My advice and encouragement to other dyslexics is this.....just don't quit, no matter how hard it is, and develop a tough hide....because insensitive and ignorant people will really repeatedly hurt you. Even my wife of 42 years still does not understand what being dyslexic means. She gets frustrated with me when see tells me things and I get them confused. She takes it as a personal affront....when it never is. I love her dearly....and she has had a lot to put up with. She has also been a lot of help and I do not know what I would have done without her.
Take pride in knowing what it really takes for you to accomplish even little things. And do not be discouraged even though few people, if any, acknowledge how hard you it was for you. I have watched people get awards and personal recognition for things that just came natural to them with little effort. I worked ten times harder....and no one cared. It might seem weird, but I thank God for my dyslexia....it made me have to work hard, really hard, to do even ordinary things.....and maybe without it I would not have been successful as I believe I have been.

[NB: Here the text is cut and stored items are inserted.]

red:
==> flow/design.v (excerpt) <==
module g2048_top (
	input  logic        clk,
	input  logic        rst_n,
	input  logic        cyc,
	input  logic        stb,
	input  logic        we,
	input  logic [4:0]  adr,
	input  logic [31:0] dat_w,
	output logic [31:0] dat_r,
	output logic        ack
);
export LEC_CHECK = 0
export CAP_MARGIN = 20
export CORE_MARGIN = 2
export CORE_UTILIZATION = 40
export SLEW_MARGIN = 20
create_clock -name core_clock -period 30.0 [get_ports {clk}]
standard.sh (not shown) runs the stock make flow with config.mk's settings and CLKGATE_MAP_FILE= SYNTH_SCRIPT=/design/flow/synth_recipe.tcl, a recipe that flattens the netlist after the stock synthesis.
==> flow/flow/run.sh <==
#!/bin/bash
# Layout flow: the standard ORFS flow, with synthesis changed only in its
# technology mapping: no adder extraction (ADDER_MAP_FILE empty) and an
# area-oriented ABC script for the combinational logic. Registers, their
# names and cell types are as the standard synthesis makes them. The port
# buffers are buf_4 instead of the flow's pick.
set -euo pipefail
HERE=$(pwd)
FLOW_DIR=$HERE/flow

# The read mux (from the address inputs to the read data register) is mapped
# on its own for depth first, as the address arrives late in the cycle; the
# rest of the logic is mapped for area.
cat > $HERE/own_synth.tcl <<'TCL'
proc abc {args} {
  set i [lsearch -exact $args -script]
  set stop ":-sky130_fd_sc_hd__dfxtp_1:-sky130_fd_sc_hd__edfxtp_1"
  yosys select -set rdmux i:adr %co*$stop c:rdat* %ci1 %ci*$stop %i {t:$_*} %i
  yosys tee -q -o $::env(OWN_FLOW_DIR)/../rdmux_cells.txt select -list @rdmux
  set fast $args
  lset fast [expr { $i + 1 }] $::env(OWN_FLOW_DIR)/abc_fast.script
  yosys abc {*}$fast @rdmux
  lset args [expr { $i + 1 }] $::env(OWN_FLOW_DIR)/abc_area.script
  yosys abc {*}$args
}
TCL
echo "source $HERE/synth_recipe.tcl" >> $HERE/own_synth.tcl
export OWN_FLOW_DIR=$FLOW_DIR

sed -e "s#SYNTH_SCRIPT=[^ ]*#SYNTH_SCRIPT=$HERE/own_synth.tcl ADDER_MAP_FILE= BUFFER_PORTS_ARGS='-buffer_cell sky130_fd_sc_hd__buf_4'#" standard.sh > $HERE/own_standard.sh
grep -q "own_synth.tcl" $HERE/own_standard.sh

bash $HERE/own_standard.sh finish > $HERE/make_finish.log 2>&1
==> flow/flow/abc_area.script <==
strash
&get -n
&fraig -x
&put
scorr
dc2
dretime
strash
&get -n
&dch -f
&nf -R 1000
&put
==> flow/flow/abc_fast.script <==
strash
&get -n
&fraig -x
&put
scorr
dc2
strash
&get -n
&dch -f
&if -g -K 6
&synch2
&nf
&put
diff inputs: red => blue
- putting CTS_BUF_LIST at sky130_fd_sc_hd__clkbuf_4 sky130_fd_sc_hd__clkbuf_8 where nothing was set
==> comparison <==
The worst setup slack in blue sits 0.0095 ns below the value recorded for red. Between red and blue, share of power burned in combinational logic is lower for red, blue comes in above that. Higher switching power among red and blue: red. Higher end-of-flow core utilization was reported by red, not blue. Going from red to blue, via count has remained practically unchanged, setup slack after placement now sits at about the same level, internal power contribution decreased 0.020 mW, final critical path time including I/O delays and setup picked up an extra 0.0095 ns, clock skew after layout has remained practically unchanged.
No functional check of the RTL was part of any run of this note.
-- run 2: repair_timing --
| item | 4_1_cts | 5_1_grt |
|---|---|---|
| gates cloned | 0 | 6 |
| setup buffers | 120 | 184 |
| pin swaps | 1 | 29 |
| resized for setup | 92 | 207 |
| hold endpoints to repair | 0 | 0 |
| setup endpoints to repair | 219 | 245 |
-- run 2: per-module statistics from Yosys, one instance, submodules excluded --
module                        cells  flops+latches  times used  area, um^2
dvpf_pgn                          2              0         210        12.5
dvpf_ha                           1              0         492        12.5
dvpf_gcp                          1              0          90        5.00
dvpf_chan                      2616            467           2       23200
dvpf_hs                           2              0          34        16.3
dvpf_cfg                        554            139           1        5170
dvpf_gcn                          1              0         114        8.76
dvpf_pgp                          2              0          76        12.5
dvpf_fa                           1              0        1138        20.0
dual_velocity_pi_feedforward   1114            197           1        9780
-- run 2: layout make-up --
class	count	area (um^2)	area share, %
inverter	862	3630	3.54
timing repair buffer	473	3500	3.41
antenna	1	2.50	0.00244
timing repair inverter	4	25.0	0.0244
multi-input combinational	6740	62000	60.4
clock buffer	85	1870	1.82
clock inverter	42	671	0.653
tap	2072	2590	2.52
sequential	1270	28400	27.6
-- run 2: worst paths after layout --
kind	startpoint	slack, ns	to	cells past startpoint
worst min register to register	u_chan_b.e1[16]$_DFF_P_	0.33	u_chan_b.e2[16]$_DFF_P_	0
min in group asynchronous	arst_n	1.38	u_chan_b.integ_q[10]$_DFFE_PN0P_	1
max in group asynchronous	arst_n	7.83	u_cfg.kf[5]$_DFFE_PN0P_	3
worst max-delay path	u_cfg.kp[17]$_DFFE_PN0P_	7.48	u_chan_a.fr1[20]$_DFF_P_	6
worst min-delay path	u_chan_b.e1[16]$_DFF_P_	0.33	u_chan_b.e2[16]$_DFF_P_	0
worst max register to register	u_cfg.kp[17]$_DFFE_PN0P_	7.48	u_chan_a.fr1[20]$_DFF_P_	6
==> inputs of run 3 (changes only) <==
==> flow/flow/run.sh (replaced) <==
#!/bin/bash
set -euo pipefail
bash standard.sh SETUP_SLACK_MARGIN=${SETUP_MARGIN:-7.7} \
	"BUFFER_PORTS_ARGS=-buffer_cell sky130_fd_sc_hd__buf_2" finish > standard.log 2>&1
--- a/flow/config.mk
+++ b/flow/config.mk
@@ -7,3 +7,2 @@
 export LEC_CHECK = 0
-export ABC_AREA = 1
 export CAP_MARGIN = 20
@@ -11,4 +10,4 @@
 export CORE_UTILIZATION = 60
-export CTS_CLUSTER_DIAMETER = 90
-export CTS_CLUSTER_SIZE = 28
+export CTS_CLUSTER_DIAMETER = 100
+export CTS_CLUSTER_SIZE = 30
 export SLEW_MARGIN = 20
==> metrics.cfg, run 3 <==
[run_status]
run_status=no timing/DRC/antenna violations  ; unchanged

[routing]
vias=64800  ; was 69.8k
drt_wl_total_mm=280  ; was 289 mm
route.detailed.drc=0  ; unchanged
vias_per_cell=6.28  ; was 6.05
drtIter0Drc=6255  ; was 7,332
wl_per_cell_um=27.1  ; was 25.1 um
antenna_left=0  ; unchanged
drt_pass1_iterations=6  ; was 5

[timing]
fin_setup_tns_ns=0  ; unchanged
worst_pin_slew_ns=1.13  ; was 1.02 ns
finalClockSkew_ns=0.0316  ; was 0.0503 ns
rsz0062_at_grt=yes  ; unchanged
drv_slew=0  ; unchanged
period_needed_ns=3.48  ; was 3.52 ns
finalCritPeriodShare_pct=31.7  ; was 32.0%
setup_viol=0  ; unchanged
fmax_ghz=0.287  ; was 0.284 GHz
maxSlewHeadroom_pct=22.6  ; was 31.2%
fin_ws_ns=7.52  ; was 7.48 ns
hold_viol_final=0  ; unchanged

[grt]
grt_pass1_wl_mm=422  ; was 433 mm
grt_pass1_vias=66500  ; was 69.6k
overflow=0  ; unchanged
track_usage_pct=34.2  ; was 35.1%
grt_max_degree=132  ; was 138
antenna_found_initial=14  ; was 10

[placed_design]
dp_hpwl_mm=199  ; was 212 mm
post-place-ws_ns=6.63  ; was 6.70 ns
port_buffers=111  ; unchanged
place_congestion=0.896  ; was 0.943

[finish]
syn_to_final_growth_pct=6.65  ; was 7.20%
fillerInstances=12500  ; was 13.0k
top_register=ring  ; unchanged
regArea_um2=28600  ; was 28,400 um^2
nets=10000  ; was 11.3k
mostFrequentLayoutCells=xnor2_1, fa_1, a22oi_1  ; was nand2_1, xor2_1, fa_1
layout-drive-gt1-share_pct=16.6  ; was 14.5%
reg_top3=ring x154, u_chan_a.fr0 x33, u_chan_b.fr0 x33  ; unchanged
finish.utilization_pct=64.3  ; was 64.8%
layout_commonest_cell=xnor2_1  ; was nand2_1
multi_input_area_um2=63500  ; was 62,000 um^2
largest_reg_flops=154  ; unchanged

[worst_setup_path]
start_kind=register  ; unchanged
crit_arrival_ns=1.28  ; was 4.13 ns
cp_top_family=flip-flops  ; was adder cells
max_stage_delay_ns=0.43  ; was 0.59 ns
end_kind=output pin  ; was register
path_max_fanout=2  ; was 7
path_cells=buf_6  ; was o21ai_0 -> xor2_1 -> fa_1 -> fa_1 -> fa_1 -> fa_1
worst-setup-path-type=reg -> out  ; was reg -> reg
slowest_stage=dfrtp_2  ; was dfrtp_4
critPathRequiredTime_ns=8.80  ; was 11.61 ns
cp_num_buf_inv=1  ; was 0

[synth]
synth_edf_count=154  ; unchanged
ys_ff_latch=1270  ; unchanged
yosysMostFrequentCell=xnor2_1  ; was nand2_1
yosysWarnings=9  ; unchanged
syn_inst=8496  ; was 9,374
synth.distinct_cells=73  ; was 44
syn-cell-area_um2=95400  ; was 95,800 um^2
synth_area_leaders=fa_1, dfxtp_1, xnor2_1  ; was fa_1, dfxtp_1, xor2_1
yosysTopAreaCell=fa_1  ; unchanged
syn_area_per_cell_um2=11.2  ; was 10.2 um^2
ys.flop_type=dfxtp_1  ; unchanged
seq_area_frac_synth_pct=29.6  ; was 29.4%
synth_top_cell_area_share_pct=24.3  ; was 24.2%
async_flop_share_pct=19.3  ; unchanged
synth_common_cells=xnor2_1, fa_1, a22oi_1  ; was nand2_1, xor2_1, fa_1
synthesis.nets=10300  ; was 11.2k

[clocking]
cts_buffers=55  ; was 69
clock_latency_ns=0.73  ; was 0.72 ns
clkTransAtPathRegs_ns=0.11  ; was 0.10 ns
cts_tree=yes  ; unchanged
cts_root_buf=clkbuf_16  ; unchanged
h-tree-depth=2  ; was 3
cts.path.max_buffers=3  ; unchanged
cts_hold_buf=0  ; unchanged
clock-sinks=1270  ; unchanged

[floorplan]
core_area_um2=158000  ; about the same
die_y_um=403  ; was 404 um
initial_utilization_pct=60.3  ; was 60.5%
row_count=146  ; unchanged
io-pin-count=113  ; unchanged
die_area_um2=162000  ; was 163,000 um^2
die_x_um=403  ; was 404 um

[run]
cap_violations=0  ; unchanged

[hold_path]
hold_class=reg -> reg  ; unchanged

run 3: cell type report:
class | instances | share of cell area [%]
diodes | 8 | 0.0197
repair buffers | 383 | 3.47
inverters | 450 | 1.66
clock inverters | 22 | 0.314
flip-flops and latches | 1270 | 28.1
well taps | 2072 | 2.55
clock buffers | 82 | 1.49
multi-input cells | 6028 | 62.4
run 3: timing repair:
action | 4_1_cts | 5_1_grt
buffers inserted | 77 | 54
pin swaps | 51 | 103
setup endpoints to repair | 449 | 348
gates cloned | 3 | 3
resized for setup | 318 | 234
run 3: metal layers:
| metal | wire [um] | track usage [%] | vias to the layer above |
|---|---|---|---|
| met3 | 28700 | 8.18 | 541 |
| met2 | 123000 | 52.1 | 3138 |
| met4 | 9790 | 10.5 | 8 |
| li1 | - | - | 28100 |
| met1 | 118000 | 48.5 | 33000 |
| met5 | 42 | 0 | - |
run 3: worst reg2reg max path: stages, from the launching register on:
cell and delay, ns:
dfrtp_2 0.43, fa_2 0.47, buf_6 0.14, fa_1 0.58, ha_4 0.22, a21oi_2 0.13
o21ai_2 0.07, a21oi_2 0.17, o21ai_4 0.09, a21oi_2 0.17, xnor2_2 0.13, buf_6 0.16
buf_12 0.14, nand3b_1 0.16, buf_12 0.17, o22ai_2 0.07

I have learned that although dyslexics have a learning disability, they are often high talented. For example Albert Enstein, Walt Disny, and a host of other successful men were dyslexic.
One other thing bothers me....I passed it on to my son who has a worse case than I do. But he too is a fighter.... He has an amazing aptitude for mechanics and with no formal training taught himself how be work on diesel engines. He runs a large diesel shop and keeps up over forty trucks and makes over an excellent salary! He has never seen a problem he cannot fix, yet he quit school in the 12th grade and reads on a eight grade or lower level.
You cannot know how much I brag on him and how often I tell him how very proud I am to have such a wonderful son!
Dyslexia will always be with you, but you can learn to lessen its effects and cope with it. You can turn it into a asset if you refuse to quit and let it defeat you. It is not easy and certainly no fun to have this learning disability. But if you fight, refuse to give in and keep going you can live a good life and accomplish about anything you want to. And though you will rarely if ever be recognized for you accomplishments...you will have the personal satisfaction of knowing....you did well and overcame great odds. My personal faith in God and His help has been an invaluable assesst to me, knowing that the Lord was helping me...even when I did not recognized His presence.
Please be encouraged and never give up! God bless you and give you a wonderful life.